--- START ---

Setup of run 1:
// huffman
module huffman(clk, reset, gray_valid, gray_data, CNT_valid, CNT1, CNT2, CNT3, CNT4, CNT5, CNT6,
    code_valid, HC1, HC2, HC3, HC4, HC5, HC6, M1, M2, M3, M4, M5, M6);
input clk;
input reset;
input gray_valid;
input [7:0] gray_data;
output CNT_valid;
output [7:0] CNT1, CNT2, CNT3, CNT4, CNT5, CNT6;
output code_valid;
output [7:0] HC1, HC2, HC3, HC4, HC5, HC6;
output [7:0] M1, M2, M3, M4, M5, M6;
parameter Wait = 0;
parameter GetData = 1;
parameter Bubble = 2;
parameter Calculate = 3;
parameter Reorder = 4;
parameter Done = 5;
reg [2:0] state;
reg [7:0] gray_data_ [1:6];    
reg [5:0] group_ [1:6];        
reg [7:0] huffman_code [1:6];
reg [7:0] Mi_ [1:6];
reg [6:0] data_count;
reg [2:0] x, y;                
reg [2:0] last;                
reg [2:0] z;                   
reg finishGetData, finish;
assign CNT1 = gray_data_[1];
assign CNT2 = gray_data_[2];
assign CNT3 = gray_data_[3];
assign CNT4 = gray_data_[4];
assign CNT5 = gray_data_[5];
assign CNT6 = gray_data_[6];
assign CNT_valid = finishGetData;
assign HC1 = huffman_code[1];
assign HC2 = huffman_code[2];
assign HC3 = huffman_code[3];
assign HC4 = huffman_code[4];
assign HC5 = huffman_code[5];
assign HC6 = huffman_code[6];
assign M1 = Mi_[1];
assign M2 = Mi_[2];
assign M3 = Mi_[3];
assign M4 = Mi_[4];
assign M5 = Mi_[5];
assign M6 = Mi_[6];
assign code_valid = finish;
wire [7:0] upper_w = gray_data_[last - 3'd1];
wire [7:0] lower_w = gray_data_[last];
wire [5:0] upper_g = group_[last - 3'd1];
wire [5:0] lower_g = group_[last];
integer i;
always@(posedge clk)begin
  finishGetData <= 1'b0;
  finish <= 1'b0;
  if(reset)begin
	state <= Wait;
	data_count <= 7'd0;
	x <= 3'd1;
	y <= 3'd1;
	z <= 3'd1;
	last <= 3'd6;
	for(i = 1;i < 7;i = i + 1)begin
		gray_data_[i] <= 8'd0;
		group_[i] <= 6'd1 << (i - 1);
		Mi_[i] <= 8'd0;
		huffman_code[i] <= 8'd0;
	end
  end
  else begin
	case(state)
  ...
Settings: LEC_CHECK=0, ABC_AREA=0, CAP_MARGIN=25, CELL_PAD_IN_SITES_GLOBAL_PLACEMENT=1, CORE_ASPECT_RATIO=1.19, CORE_MARGIN=9, CORE_UTILIZATION=40, CTS_CLUSTER_DIAMETER=210, GPL_ROUTABILITY_DRIVEN=1, HOLD_SLACK_MARGIN=-0.04, MAX_ROUTING_LAYER=met4, SLEW_MARGIN=40; clock period 6.2 ns.
run.sh (not shown) runs the stock make flow with config.mk's settings and CLKGATE_MAP_FILE=.
Run 1 completed; timing, DRC and antenna clean
Modified inputs, run 2 compared to run 1
# run 1
export LEC_CHECK = 0
export ABC_AREA = 0
export CAP_MARGIN = 25
export CELL_PAD_IN_SITES_GLOBAL_PLACEMENT = 1
export CORE_ASPECT_RATIO = 1.19
export CORE_MARGIN = 9
export CORE_UTILIZATION = 40
export CTS_CLUSTER_DIAMETER = 210
export GPL_ROUTABILITY_DRIVEN = 1
export HOLD_SLACK_MARGIN = -0.04
export MAX_ROUTING_LAYER = met4
export SLEW_MARGIN = 40
create_clock -name core_clock -period 6.2 [get_ports {clk}]
# run 2
export LEC_CHECK = 0
export CAP_MARGIN = 20
export CORE_MARGIN = 2
export CORE_UTILIZATION = 71
export SLEW_MARGIN = 20
create_clock -name core_clock -period 3.27 [get_ports {clk}]
### Flow results
- Run 1 finished end to end and its layout was clean on timing, DRC and antenna.
- Run 2 is listed as incomplete: the tool reported an error in clock tree synthesis and the run ended there.
- The higher floorplan core area came out of run 1.
- Run 1 → run 2: core utilization at floorplan saw an increase; average footprint of a synthesized cell was more or less identical.
- Sort run 2 and run 1 by die extent in x asc -> top: run 2
- Instance area at placement ended up about 10% higher on run 2 than on run 1.
- Diff run 1 -> run 2: number of standard cells after synthesis level; final weighted congestion in routability-driven placement rose by about 5.6%; chip area in the Yosys report level.
- [run 2 vs run 1] height of the die: lower in run 2
- Run 2 ends up with a half-perimeter wire length after placement that is 3900 um higher than in run 1.
- Delta(total die size, run 2 - run 1) < 0
The inputs of run 3 differ from those of run 2 as listed below.
# run 2
export LEC_CHECK = 0
export CAP_MARGIN = 20
export CORE_MARGIN = 2
export CORE_UTILIZATION = 71
export SLEW_MARGIN = 20
create_clock -name core_clock -period 3.27 [get_ports {clk}]
# run 3
export LEC_CHECK = 0
export CAP_MARGIN = 20
export CORE_MARGIN = 2
export CORE_UTILIZATION = 65
export CTS_CLUSTER_DIAMETER = 30
export HOLD_SLACK_MARGIN = -0.09
export SETUP_SLACK_MARGIN = -0.3
export SLEW_MARGIN = 20
create_clock -name core_clock -period 4.6 [get_ports {clk}]
The flow completed for run 3, but it is not clean: the layout still shows setup timing.
Proportion of register bits with asynchronous set or reset after synthesis: run 3 vs run 2 identical
Delta (run 3 minus run 2): synthesized chip area reported by yosys flat, placement row count up about 5.6%.
Taking run 2 as the reference, in run 3 weighted congestion reported at the end of routability-driven placement picked up an extra 0.023, initial core utilization lost 6.9 points, placed standard-cell area lost 4.3%, number of cells in Yosys stat neither gained nor lost much.
Compared with run 2, run 3 shows height of the chip that has gone up by a few percent.
Run 3 vs run 2 — area inside the core boundary climbed by more than 10%
In the reports for run 3 and run 2, the smaller pre-CTS worst setup slack belongs to run 2.
Summary: with run 2 as the reference, die area in run 3 moved up by a little under 10%.
Edits applied to the flow inputs when going from run 3 to run 4:
# run 3
export LEC_CHECK = 0
export CAP_MARGIN = 20
export CORE_MARGIN = 2
export CORE_UTILIZATION = 65
export CTS_CLUSTER_DIAMETER = 30
export HOLD_SLACK_MARGIN = -0.09
export SETUP_SLACK_MARGIN = -0.3
export SLEW_MARGIN = 20
create_clock -name core_clock -period 4.6 [get_ports {clk}]
# run 4
export LEC_CHECK = 0
export CAP_MARGIN = 20
export CORE_MARGIN = 2
export CORE_UTILIZATION = 65
export SETUP_SLACK_MARGIN = 0.67
export SLEW_MARGIN = 20
create_clock -name core_clock -period 5.24 [get_ports {clk}]
Ran to the end and failed final checks on setup timing: run 4. Relative to run 3, part of the total power dissipated in the clock network decreased by 16 points in run 4. Per the comparison of run 4 with run 3, top fanout value on the critical path higher; power density relative to cell area lower. Changes observed in run 4 relative to run 3: count of clock-net buffers in the final layout now smaller, final period utilization has decreased. Of the two values seen for destination of the critical timing path, group_[0][4] was produced by run 3 and group_[7][3] by run 4.
#### Input delta (run 5 over run 4)
# run 4
export LEC_CHECK = 0
export CAP_MARGIN = 20
export CORE_MARGIN = 2
export CORE_UTILIZATION = 65
export SETUP_SLACK_MARGIN = 0.67
export SLEW_MARGIN = 20
create_clock -name core_clock -period 5.24 [get_ports {clk}]
# run 5
export LEC_CHECK = 0
export ABC_AREA = 1
export CAP_MARGIN = 20
export CORE_MARGIN = 2
export CORE_UTILIZATION = 72
export CTS_CLUSTER_DIAMETER = 201
export CTS_CLUSTER_SIZE = 51
export MAX_ROUTING_LAYER = met4
export PLACE_DENSITY = 0.65
export SLEW_MARGIN = 20
create_clock -name core_clock -period 2.99 [get_ports {clk}]
## What came out
Among run 4 and run 5, the run that stopped before the end is run 5, and it is the only one.
Run 5 did not make it past clock tree synthesis, where a tool error ended it.
Per the comparison of run 5 with run 4, x dimension of the die decreased 3.6 um, die area decreased about 4.4%, summed instance area of the synthesized netlist increased 5.8%.
Compared with run 4, run 5 shows a lower fraction of the yosys area taken by sequential cells.

== the baseline ==
huffman again, from the RTL that the note above started with.
clock: 3.4 ns
lec_check: 0
abc_area: 1
cap_margin: 25
cell_pad_in_sites_global_placement: 2
core_aspect_ratio: 1.6
core_margin: 2
core_utilization: 48
cts_cluster_diameter: 244
gpl_routability_driven: 1
min_routing_layer: met1
place_density_lb_addon: 0.09
setup_slack_margin: -0.13
slew_margin: 40
The flow ended early for the baseline: it failed with a tool error in global placement without I/O (3_1_place_gp_skip_io).
Here is what was changed in the inputs of the candidate compared with the baseline.
==> flow/config.mk <==
export PLATFORM = sky130hd
export DESIGN_NAME = huffman
export DESIGN_NICKNAME = huffman
export VERILOG_FILES = /design/flow/design.v
export SDC_FILE = /design/flow/constraint.sdc
export NUM_CORES = 4
export LEC_CHECK = 0
export CAP_MARGIN = 20
export CORE_MARGIN = 2
export CORE_UTILIZATION = 72
export CTS_CLUSTER_SIZE = 51
export PLACE_DENSITY = 0.65
export SLEW_MARGIN = 20
==> flow/constraint.sdc <==
create_clock -name core_clock -period 2.99 [get_ports {clk}]
set_input_delay 0.5980 -clock core_clock [delete_from_list [all_inputs] [get_ports {clk}]]
set_output_delay 0.5980 -clock core_clock [all_outputs]
set_load 0.01 [all_outputs]
--- outcome ---
- In the candidate, compound-cell area share of the yosys netlist is lower than in the baseline.
- The area fraction in mux cells of the candidate exceeds that of the baseline by 21 points.
- Yosys stat cell total in the candidate vs the baseline: down 915
- Synthesized area (the candidate / the baseline): 0.945
- Status: the candidate FAILED at clock tree synthesis (4_1_cts) (tool error)
- Compared with the baseline, the candidate shows a lower die area.
- Summary — initial standard-cell utilization of the core, the candidate relative to the baseline: higher, by 25 points.
- For the synthesized area divided by synthesized cell count, the candidate came in about 50% higher than the baseline did.
- Share of the yosys chip area belonging to registers in the candidate is 2.0 points higher than in the baseline
- XOR/XNOR share of the synthesized area, the candidate and the baseline: lower on the baseline

huffman again, from the RTL that the note above started with.
==> flow/config.mk <==
export PLATFORM = sky130hd
export DESIGN_NAME = huffman
export DESIGN_NICKNAME = huffman
export VERILOG_FILES = /design/flow/design.v
export SDC_FILE = /design/flow/constraint.sdc
export NUM_CORES = 4
export LEC_CHECK = 0
export CAP_MARGIN = 35
export CELL_PAD_IN_SITES_DETAIL_PLACEMENT = 0
export CELL_PAD_IN_SITES_GLOBAL_PLACEMENT = 3
export CORE_ASPECT_RATIO = 1.69
export CORE_MARGIN = 2
export CORE_UTILIZATION = 57
export CTS_CLUSTER_DIAMETER = 148
export GPL_TIMING_DRIVEN = 1
export HOLD_SLACK_MARGIN = 0.14
export MAX_ROUTING_LAYER = met4
export MIN_ROUTING_LAYER = met2
export SETUP_SLACK_MARGIN = -0.1
export SLEW_MARGIN = 20
export TNS_END_PERCENT = 15
==> flow/constraint.sdc <==
create_clock -name core_clock -period 5.71 [get_ports {clk}]
set_input_delay 1.1420 -clock core_clock [delete_from_list [all_inputs] [get_ports {clk}]]
set_output_delay 1.1420 -clock core_clock [all_outputs]
set_load 0.01 [all_outputs]
The first run never finished: it broke off in global placement without I/O.
Change:
==> flow/config.mk (replaced) <==
export PLATFORM = sky130hd
export DESIGN_NAME = huffman
export DESIGN_NICKNAME = huffman
export VERILOG_FILES = /design/flow/design.v
export SDC_FILE = /design/flow/constraint.sdc
export NUM_CORES = 4
export LEC_CHECK = 0
export CAP_MARGIN = 20
export CORE_MARGIN = 2
export CORE_UTILIZATION = 65
export CTS_CLUSTER_DIAMETER = 41
export CTS_CLUSTER_SIZE = 72
export SETUP_SLACK_MARGIN = 0.67
export SLEW_MARGIN = 20
==> flow/constraint.sdc (replaced) <==
create_clock -name core_clock -period 5.24 [get_ports {clk}]
set_input_delay 1.0480 -clock core_clock [delete_from_list [all_inputs] [get_ports {clk}]]
set_output_delay 1.0480 -clock core_clock [all_outputs]
set_load 0.01 [all_outputs]
=>
- With this change the flow went through all stages and came out clean
- synthesized area stays the same
- die area goes down by 12%
- synthesized cell count stays the same

violet:
Starting RTL as in the previous note.
// huffman
module huffman(clk, reset, gray_valid, gray_data, CNT_valid, CNT1, CNT2, CNT3, CNT4, CNT5, CNT6,
    code_valid, HC1, HC2, HC3, HC4, HC5, HC6, M1, M2, M3, M4, M5, M6);
Settings: LEC_CHECK=0, CAP_MARGIN=20, CORE_MARGIN=2, CORE_UTILIZATION=70, CTS_CLUSTER_DIAMETER=49, SETUP_SLACK_MARGIN=1.03, SLEW_MARGIN=20; clock period 5.91 ns.
violet finished end to end and its layout was clean on timing, DRC and antenna.
#### Input delta (amber over violet)
- CORE_UTILIZATION: 70 -> 40
- SETUP_SLACK_MARGIN: 1.03 -> unset
- CTS_CLUSTER_DIAMETER: 49 -> unset
- the clock period (ns, I/O delays scaled along): 5.91 -> 6.0
Findings:
Design area down 880 sq um in amber wrt violet
The run showing the smaller post-CTS repair timing setup buffer count is amber.
| fill cell instance count of the final layout | lower: violet |
For the total die area, amber came in 73% higher than violet did.
Here is what was changed in the inputs of indigo compared with amber.
- a change of CORE_UTILIZATION from 40 to 65
- an added CTS_CLUSTER_DIAMETER of 29
- an added SETUP_SLACK_MARGIN of 0.69
- a change of the clock period (ns, I/O delays scaled along) from 6.0 to 5.76
==> comparison <==
Comparing indigo and amber, global-route usage is lower on amber. Synthesis-to-layout area growth came out higher on indigo than on amber. Critical path class = reg -> reg: amber; critical path class = in -> reg: indigo. Maximum fanout encountered on the critical timing path delta for indigo relative to amber: 12 higher. amber → indigo: total power rose 1.1 mW, final estimated routing congestion in global placement saw an increase. Worst clock skew: indigo vs amber, no meaningful difference. Diff amber -> indigo: power of the clock network increased by 60% relative to the old numbers, wire length after detailed routing increased by 1.2% relative to the old numbers, arrival time of data at the critical path endpoint now smaller, net count reported at finish shows an increase of about 0.7%.
[inputs] ember vs indigo
- putting CTS_CLUSTER_SIZE at 51 where nothing was set
- putting PLACE_DENSITY at 0.65 where nothing was set
- swapping 65 for 72 in CORE_UTILIZATION
- putting HOLD_SLACK_MARGIN at 0.3 where nothing was set
- putting ABC_AREA at 1 where nothing was set
- swapping 29 for 360 in CTS_CLUSTER_DIAMETER
- clearing SETUP_SLACK_MARGIN, which used to be 0.69
- swapping 5.76 for 2.99 in the clock period (ns, I/O delays scaled along)
Results
ember got as far as 4_1_cts, where a tool error ended the run.
Summary: with indigo as the reference, count of instantiated cells in the yosys netlist in ember moved up by more than half.
Instance count of the mapped netlist was lower in indigo than in ember.
From indigo to ember the numbers moved as follows: post-synth design cell area shows an increase of 5.8%; post-synthesis share of cell area spent on xor and xnor gates shows a reduction of 2.3 points.
ember against indigo: number of placed cells counting well taps shows an increase of about 60%; synthesis area per yosys picked up an extra 930 sq um.
Summary of ember over indigo: overall die area shrank by 0.0011 sq mm, synthesized area per cell shrank by 33%.
## Diff of input files: quartz against ember
- CTS_CLUSTER_DIAMETER now 210, was 360
- ABC_AREA no longer set, was 1
- CORE_UTILIZATION now 40, was 72
- CORE_MARGIN now 8, was 2
- PLACE_DENSITY no longer set, was 0.65
- CELL_PAD_IN_SITES_GLOBAL_PLACEMENT now 3, previously not set
- CTS_CLUSTER_SIZE no longer set, was 51
- HOLD_SLACK_MARGIN no longer set, was 0.3
- the clock period (ns, I/O delays scaled along) now 6.2, was 2.99
Results
Of ember and quartz, only ember never reached the final stage.
Flow for ember halted at 4_1_cts, error code DPL-0038.
Summary of quartz over ember: gate count of the mapped netlist moved down, complex-gate fraction of the synthesized area moved down.
The final reports for quartz and ember show row count higher in the former.
Summary of quartz over ember: post-synthesis xor/xnor area fraction now sits higher; sequential share of the synthesized area went up by 2.0 points; die size moved up; chip height now sits higher; last weighted congestion value of the routability-driven placer decreased 16%.
On post-placement worst setup slack: between quartz and ember, it ends up lower for ember.

The RTL this note starts from:
==> flow/design.v <==
module huffman(clk, reset, gray_valid, gray_data, CNT_valid, CNT1, CNT2, CNT3, CNT4, CNT5, CNT6,
    code_valid, HC1, HC2, HC3, HC4, HC5, HC6, M1, M2, M3, M4, M5, M6);
input clk;
input reset;
input gray_valid;
input [7:0] gray_data;
output CNT_valid;
output [7:0] CNT1, CNT2, CNT3, CNT4, CNT5, CNT6;
output code_valid;
output [7:0] HC1, HC2, HC3, HC4, HC5, HC6;
output [7:0] M1, M2, M3, M4, M5, M6;
parameter Wait = 0;
parameter GetData = 1;
parameter Bubble = 2;
parameter Calculate = 3;
parameter Reorder = 4;
parameter Done = 5;
reg [2:0] state;
reg [7:0] gray_data_ [1:6];    
reg [5:0] group_ [1:6];        
reg [7:0] huffman_code [1:6];
reg [7:0] Mi_ [1:6];
reg [6:0] data_count;
reg [2:0] x, y;                
reg [2:0] last;                
reg [2:0] z;                   
reg finishGetData, finish;
assign CNT1 = gray_data_[1];
assign CNT2 = gray_data_[2];
assign CNT3 = gray_data_[3];
assign CNT4 = gray_data_[4];
assign CNT5 = gray_data_[5];
assign CNT6 = gray_data_[6];
assign CNT_valid = finishGetData;
assign HC1 = huffman_code[1];
assign HC2 = huffman_code[2];
assign HC3 = huffman_code[3];
assign HC4 = huffman_code[4];
assign HC5 = huffman_code[5];
assign HC6 = huffman_code[6];
assign M1 = Mi_[1];
assign M2 = Mi_[2];
assign M3 = Mi_[3];
assign M4 = Mi_[4];
assign M5 = Mi_[5];
assign M6 = Mi_[6];
assign code_valid = finish;
wire [7:0] upper_w = gray_data_[last - 3'd1];
wire [7:0] lower_w = gray_data_[last];
wire [5:0] upper_g = group_[last - 3'd1];
wire [5:0] lower_g = group_[last];
integer i;
always@(posedge clk)begin
  finishGetData <= 1'b0;
  finish <= 1'b0;
  if(reset)begin
	state <= Wait;
	data_count <= 7'd0;
	x <= 3'd1;
	y <= 3'd1;
	z <= 3'd1;
	last <= 3'd6;
	for(i = 1;i < 7;i = i + 1)begin
		gray_data_[i] <= 8'd0;
		group_[i] <= 6'd1 << (i - 1);
		Mi_[i] <= 8'd0;
		huffman_code[i] <= 8'd0;
	end
  end
  else begin
	case(state)
		Wait, GetData:begin
			if(gray_valid)begin
				state <= GetData;
				for(i = 1;i < 7;i = i + 1)
					if(gray_data == i)
						gray_data_[i] <= gray_data_[i] + 8'd1;
				data_count <= data_count + 7'd1;
				if(data_count == 7'd99)begin
					finishGetData <= 1'b1;
					state <= Bubble;
				end
			end
		end
		Bubble:begin
			if(gray_data_[x] < gray_data_[x + 3'd1])begin
				gray_data_[x] <= gray_data_[x + 3'd1];
				gray_data_[x + 3'd1] <= gray_data_[x];
				group_[x] <= group_[x + 3'd1];
				group_[x + 3'd1] <= group_[x];
			end
			if((x + y) < 6)
				x <= x + 3'd1;
			else begin
				x <= 3'd1;
				if(y == 3'd5)
					state <= Calculate;
				else
					y <= y + 3'd1;
			end
		end
		Calculate:begin
			for(i = 1;i < 7;i = i + 1)begin
				if(lower_g[i - 1])begin
					huffman_code[i] <= huffman_code[i] | (Mi_[i] + 8'd1);
					Mi_[i] <= {Mi_[i][6:0], 1'b1};
				end
				if(upper_g[i - 1])
					Mi_[i] <= {Mi_[i][6:0], 1'b1};
			end
			gray_data_[last - 3'd1] <= upper_w + lower_w;
			group_[last - 3'd1] <= upper_g | lower_g;
			last <= last - 3'd1;
			z <= last - 3'd1;
			if(last == 3'd2)begin
				finish <= 1'b1;
				state <= Done;
			end
			else
				state <= Reorder;
		end
		Reorder:begin
			if(z >= 3'd2 && gray_data_[z - 3'd1] < gray_data_[z])begin
				gray_data_[z] <= gray_data_[z - 3'd1];
				gray_data_[z - 3'd1] <= gray_data_[z];
				group_[z] <= group_[z - 3'd1];
				group_[z - 3'd1] <= group_[z];
				z <= z - 3'd1;
			end
			else
				state <= Calculate;
		end
		default:
			state <= Done;
	endcase
  end
end
endmodule
clock: 6.2 ns
lec_check: 0
cap_margin: 25
cell_pad_in_sites_global_placement: 3
core_margin: 9
core_utilization: 40
cts_cluster_diameter: 210
gpl_routability_driven: 1
hold_slack_margin: -0.04
slew_margin: 40
Next try:
Settings changed: CAP_MARGIN 25 to 20, CELL_PAD_IN_SITES_GLOBAL_PLACEMENT 3 to default, CORE_MARGIN 9 to 2, CORE_UTILIZATION 40 to 68, CTS_CLUSTER_DIAMETER 210 to 29, CTS_CLUSTER_SIZE from default to 15, GPL_ROUTABILITY_DRIVEN 1 to default, HOLD_SLACK_MARGIN -0.04 to default, SETUP_SLACK_MARGIN from default to 0.69, SLEW_MARGIN 40 to 20.
Clock period 6.2 ns to 5.56 ns, I/O delays scaled along.
With this change the flow failed in global routing (5_1_grt) (GRT-0232).
Die size drops by about 50%.
Synthesized cell count is unchanged.
Synthesized area stays the same.
Next try:
Settings changed: ABC_AREA from default to 1, CORE_UTILIZATION 68 to 66, CTS_CLUSTER_DIAMETER 29 to 340, CTS_CLUSTER_SIZE 15 to 95, PLACE_DENSITY from default to 0.41, SETUP_SLACK_MARGIN 0.69 to default, TNS_END_PERCENT from default to 5.
Clock period 5.56 ns to 3.35 ns, I/O delays scaled along.
The changed run aborted during global routing (5_1_grt).
Synthesized cell count rose by 59%.
Die size rose by 8.8%.
Area after synthesis rose by 5.8%.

--- END ---

### Assignment
Show all lines above holding the word "fraction".

### Solution
Compared with run 4, run 5 shows a lower fraction of the yosys area taken by sequential cells.
- The area fraction in mux cells of the candidate exceeds that of the baseline by 21 points.
Summary of quartz over ember: gate count of the mapped netlist moved down, complex-gate fraction of the synthesized area moved down.
Summary of quartz over ember: post-synthesis xor/xnor area fraction now sits higher; sequential share of the synthesized area went up by 2.0 points; die size moved up; chip height now sits higher; last weighted congestion value of the routability-driven placer decreased 16%.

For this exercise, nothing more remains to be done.